● **Source data**
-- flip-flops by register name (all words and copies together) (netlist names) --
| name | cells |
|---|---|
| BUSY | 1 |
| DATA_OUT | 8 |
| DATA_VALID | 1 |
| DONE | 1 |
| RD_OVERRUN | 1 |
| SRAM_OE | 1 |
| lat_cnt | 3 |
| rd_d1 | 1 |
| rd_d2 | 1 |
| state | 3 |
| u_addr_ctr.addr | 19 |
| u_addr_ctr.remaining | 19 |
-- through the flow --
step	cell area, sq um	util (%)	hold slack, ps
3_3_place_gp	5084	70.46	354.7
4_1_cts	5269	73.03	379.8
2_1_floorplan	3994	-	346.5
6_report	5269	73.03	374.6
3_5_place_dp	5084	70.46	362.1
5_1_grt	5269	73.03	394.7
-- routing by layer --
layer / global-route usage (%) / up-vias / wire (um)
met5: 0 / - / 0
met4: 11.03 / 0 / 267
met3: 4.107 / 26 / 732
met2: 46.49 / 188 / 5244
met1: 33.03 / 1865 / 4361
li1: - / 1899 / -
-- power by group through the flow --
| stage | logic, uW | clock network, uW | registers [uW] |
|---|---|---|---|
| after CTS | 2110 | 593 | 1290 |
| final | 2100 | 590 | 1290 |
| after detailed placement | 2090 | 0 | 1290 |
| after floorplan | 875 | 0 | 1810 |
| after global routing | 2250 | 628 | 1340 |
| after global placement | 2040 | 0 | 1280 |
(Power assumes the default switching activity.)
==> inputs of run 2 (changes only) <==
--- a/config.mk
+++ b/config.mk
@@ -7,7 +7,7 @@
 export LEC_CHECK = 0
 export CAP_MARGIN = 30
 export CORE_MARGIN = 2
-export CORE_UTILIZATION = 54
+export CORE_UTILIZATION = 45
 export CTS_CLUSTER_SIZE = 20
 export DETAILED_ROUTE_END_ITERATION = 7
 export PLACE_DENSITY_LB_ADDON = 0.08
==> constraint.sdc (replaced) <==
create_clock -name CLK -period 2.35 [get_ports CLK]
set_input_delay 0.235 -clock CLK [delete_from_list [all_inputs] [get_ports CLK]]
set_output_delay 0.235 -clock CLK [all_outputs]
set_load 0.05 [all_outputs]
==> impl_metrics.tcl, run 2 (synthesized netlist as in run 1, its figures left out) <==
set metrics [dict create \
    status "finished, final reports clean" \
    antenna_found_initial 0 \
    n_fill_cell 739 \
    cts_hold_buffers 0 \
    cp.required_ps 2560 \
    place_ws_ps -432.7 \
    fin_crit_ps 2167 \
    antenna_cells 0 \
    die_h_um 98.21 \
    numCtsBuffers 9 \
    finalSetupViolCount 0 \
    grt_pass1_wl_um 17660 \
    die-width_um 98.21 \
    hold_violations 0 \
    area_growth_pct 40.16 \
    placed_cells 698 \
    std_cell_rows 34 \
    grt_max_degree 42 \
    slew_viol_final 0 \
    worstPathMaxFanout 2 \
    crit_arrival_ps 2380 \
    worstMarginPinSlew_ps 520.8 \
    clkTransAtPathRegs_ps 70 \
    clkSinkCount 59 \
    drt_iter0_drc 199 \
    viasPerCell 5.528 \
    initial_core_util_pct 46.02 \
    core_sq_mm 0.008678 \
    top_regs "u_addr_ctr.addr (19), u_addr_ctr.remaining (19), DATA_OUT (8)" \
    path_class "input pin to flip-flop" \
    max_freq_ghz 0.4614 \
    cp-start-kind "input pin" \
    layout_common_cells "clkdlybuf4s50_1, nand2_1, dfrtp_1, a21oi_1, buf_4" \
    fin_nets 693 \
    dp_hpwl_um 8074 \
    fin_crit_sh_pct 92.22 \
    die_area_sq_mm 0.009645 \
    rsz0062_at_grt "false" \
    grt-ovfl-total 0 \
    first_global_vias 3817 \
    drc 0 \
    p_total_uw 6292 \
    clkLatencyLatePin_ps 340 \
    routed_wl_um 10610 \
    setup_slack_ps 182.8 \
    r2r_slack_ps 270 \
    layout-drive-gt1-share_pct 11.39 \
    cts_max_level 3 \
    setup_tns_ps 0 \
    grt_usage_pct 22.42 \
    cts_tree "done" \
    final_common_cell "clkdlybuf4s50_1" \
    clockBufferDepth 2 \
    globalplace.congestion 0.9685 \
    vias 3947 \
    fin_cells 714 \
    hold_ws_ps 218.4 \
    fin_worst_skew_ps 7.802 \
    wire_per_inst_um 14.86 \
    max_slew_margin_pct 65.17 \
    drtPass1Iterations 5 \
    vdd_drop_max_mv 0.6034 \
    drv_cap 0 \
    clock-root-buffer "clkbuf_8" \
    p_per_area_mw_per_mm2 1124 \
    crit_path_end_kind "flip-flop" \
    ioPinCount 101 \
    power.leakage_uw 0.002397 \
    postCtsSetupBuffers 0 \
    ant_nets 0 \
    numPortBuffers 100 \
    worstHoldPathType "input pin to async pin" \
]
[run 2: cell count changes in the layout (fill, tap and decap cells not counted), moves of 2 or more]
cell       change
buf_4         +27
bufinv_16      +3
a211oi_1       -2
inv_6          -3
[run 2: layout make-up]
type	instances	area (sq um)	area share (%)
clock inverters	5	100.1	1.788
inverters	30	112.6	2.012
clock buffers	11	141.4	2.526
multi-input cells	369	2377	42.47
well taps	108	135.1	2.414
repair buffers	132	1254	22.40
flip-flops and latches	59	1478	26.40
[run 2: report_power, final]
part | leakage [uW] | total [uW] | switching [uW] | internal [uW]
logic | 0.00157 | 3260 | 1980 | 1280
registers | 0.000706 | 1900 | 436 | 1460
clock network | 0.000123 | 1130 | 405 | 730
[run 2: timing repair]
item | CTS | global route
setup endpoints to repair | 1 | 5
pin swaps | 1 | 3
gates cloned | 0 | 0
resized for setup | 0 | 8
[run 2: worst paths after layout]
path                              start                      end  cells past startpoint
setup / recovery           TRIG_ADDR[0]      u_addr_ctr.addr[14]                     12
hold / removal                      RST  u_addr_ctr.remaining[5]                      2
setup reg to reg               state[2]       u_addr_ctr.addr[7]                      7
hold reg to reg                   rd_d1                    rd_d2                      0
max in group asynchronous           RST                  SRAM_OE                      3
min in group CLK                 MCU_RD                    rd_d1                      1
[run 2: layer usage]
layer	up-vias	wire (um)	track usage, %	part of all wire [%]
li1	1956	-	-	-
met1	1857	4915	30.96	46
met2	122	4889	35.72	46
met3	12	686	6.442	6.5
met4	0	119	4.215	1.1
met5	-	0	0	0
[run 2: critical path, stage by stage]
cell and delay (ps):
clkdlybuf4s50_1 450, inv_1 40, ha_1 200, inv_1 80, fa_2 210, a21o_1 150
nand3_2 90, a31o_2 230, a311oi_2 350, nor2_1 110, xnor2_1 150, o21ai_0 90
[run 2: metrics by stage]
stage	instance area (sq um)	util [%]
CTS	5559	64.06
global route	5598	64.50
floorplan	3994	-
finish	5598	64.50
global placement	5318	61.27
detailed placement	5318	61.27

● **The task**
If a line in the records contains the word "inverters", copy it out.

● **Task output**
clock inverters	5	100.1	1.788
inverters	30	112.6	2.012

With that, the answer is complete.